(Data for this exercise)

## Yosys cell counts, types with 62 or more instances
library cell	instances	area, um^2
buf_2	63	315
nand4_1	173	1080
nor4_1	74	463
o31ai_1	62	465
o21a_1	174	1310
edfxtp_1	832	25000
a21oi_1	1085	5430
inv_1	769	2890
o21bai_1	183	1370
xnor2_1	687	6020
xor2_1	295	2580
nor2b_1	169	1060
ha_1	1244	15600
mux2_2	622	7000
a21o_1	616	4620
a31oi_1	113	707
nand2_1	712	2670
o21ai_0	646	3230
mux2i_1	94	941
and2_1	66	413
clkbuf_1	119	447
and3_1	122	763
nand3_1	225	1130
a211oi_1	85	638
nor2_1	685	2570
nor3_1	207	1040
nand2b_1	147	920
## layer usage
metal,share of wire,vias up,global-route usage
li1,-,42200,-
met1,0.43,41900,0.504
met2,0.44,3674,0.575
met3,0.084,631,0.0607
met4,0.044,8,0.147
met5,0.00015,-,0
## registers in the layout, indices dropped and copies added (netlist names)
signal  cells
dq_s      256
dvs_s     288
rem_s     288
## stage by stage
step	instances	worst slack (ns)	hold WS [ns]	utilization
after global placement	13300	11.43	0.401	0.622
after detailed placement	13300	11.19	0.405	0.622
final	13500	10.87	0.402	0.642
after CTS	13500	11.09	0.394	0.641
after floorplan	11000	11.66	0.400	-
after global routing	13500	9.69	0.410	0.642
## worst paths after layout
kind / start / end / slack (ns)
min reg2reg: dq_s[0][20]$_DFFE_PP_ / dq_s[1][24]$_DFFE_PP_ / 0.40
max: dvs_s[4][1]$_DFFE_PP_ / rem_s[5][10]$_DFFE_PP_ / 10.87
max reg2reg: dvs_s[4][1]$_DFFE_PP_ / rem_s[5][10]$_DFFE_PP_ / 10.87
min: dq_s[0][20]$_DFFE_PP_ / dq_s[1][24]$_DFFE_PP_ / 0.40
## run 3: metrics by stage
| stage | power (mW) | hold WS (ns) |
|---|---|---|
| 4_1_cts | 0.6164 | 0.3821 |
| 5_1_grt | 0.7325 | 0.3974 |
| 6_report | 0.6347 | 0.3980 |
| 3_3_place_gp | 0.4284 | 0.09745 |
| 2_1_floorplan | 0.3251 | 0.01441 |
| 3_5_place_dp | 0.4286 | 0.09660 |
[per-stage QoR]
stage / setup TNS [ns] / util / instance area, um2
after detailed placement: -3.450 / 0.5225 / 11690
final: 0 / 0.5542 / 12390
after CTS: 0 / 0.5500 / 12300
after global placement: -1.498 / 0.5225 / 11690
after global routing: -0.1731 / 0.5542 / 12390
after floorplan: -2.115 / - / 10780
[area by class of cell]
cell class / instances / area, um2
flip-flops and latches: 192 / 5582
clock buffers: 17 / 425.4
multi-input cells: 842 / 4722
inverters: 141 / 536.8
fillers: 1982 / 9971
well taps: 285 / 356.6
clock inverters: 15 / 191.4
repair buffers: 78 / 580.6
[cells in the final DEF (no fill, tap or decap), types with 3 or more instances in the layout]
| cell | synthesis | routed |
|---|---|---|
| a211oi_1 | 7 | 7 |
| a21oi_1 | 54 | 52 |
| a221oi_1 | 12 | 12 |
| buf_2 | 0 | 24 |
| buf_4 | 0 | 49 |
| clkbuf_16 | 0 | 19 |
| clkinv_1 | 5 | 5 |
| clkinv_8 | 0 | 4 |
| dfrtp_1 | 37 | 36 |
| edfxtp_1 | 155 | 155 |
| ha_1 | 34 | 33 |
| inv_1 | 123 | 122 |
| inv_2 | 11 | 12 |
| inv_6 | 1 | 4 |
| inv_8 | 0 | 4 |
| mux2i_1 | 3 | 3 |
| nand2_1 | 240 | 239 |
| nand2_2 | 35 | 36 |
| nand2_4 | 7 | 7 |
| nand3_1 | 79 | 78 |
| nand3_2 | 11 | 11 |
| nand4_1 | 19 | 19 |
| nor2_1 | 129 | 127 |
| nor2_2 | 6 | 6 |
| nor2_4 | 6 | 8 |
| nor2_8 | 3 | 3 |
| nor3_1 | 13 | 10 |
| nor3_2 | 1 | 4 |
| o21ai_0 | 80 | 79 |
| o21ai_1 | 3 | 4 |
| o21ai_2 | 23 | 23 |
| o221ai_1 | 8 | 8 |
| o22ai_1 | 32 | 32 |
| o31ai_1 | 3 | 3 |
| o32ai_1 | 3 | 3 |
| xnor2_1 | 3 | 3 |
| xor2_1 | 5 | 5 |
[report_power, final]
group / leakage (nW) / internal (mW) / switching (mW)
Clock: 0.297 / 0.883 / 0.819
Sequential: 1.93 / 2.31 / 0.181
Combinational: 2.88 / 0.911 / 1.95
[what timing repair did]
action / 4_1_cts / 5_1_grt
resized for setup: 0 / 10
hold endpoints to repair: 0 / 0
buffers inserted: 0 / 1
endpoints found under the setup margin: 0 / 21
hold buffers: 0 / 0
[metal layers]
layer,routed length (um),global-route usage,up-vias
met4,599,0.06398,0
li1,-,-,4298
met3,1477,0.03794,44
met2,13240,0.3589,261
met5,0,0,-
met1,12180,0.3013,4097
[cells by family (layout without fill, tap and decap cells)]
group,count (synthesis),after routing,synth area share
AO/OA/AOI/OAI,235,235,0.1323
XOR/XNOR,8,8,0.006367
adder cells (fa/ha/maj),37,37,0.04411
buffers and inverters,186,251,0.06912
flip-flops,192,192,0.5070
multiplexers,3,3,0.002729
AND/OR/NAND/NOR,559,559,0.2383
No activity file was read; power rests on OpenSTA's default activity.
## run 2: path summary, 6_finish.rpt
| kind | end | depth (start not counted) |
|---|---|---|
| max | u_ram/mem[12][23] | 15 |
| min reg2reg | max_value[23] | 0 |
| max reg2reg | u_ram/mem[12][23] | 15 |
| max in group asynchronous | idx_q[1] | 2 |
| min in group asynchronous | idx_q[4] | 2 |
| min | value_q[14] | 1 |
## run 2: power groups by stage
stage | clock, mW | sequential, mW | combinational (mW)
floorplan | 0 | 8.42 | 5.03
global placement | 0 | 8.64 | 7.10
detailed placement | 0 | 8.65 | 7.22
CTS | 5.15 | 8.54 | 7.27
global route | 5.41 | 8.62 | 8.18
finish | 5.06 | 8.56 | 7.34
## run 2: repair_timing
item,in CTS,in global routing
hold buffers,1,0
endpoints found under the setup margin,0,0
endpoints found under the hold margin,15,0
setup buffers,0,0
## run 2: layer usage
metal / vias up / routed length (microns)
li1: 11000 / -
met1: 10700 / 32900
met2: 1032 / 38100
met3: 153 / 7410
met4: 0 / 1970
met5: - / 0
**config.mk**
```make
export PLATFORM = sky130hd
export DESIGN_NAME = mfap_queue
export DESIGN_NICKNAME = d
export VERILOG_FILES = /design/src/sv/mfap_pkg.sv /design/src/sv/mfap_queue.sv
export SDC_FILE = /design/constraint.sdc
export NUM_CORES = 1
export LEC_CHECK = 0
export BUFFER_PORTS_ARGS = -buffer_cell sky130_fd_sc_hd__buf_2
export CORE_MARGIN = 1
export CORE_UTILIZATION = 55
export CTS_CLUSTER_DIAMETER = 30
export DETAILED_ROUTE_END_ITERATION = 7
export GPL_TIMING_DRIVEN = 0
export PLACE_DENSITY = 0.83
export SYNTH_ARGS = -nofsm -noshare
export SYNTH_HDL_FRONTEND = slang
export SYNTH_SLANG_ARGS = --single-unit
```
**constraint.sdc**
```tcl
create_clock -name clock -period 3.63 [get_ports clock]
set_clock_uncertainty 0.1 [all_clocks]
set_input_delay 0.5445 -clock clock [delete_from_list [all_inputs] [get_ports clock]]
set_output_delay 0.5445 -clock clock [all_outputs]
set_load 0.1 [all_outputs]
```
===== config.mk =====
export PLATFORM = sky130hd
export DESIGN_NAME = mfap_front
export DESIGN_NICKNAME = d
export VERILOG_FILES = /design/src/sv/mfap_pkg.sv /design/src/sv/mfap_front.sv
export SDC_FILE = /design/constraint.sdc
export NUM_CORES = 1
export LEC_CHECK = 0
export BUFFER_PORTS_ARGS = -buffer_cell sky130_fd_sc_hd__buf_4
export CORE_AREA = 2 2 39 41
export DETAILED_ROUTE_END_ITERATION = 6
export DIE_AREA = 0 0 41 43
export PLACE_DENSITY = 0.73
export SYNTH_ARGS = -nofsm -noshare
export SYNTH_HDL_FRONTEND = slang
export SYNTH_SLANG_ARGS = --single-unit

===== constraint.sdc =====
create_clock -name vclk -period 1.43
set_input_delay 0.286 -clock vclk [all_inputs]
set_output_delay 0.286 -clock vclk [all_outputs]
set_load 0.03 [all_outputs]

(End Data for this exercise)

• Your instructions:
Filter the entries above down to the lines that contain the word "hold".

• Solution for this problem:
step	instances	worst slack (ns)	hold WS [ns]	utilization
| stage | power (mW) | hold WS (ns) |
hold endpoints to repair: 0 / 0
hold buffers: 0 / 0
hold buffers,1,0
endpoints found under the hold margin,15,0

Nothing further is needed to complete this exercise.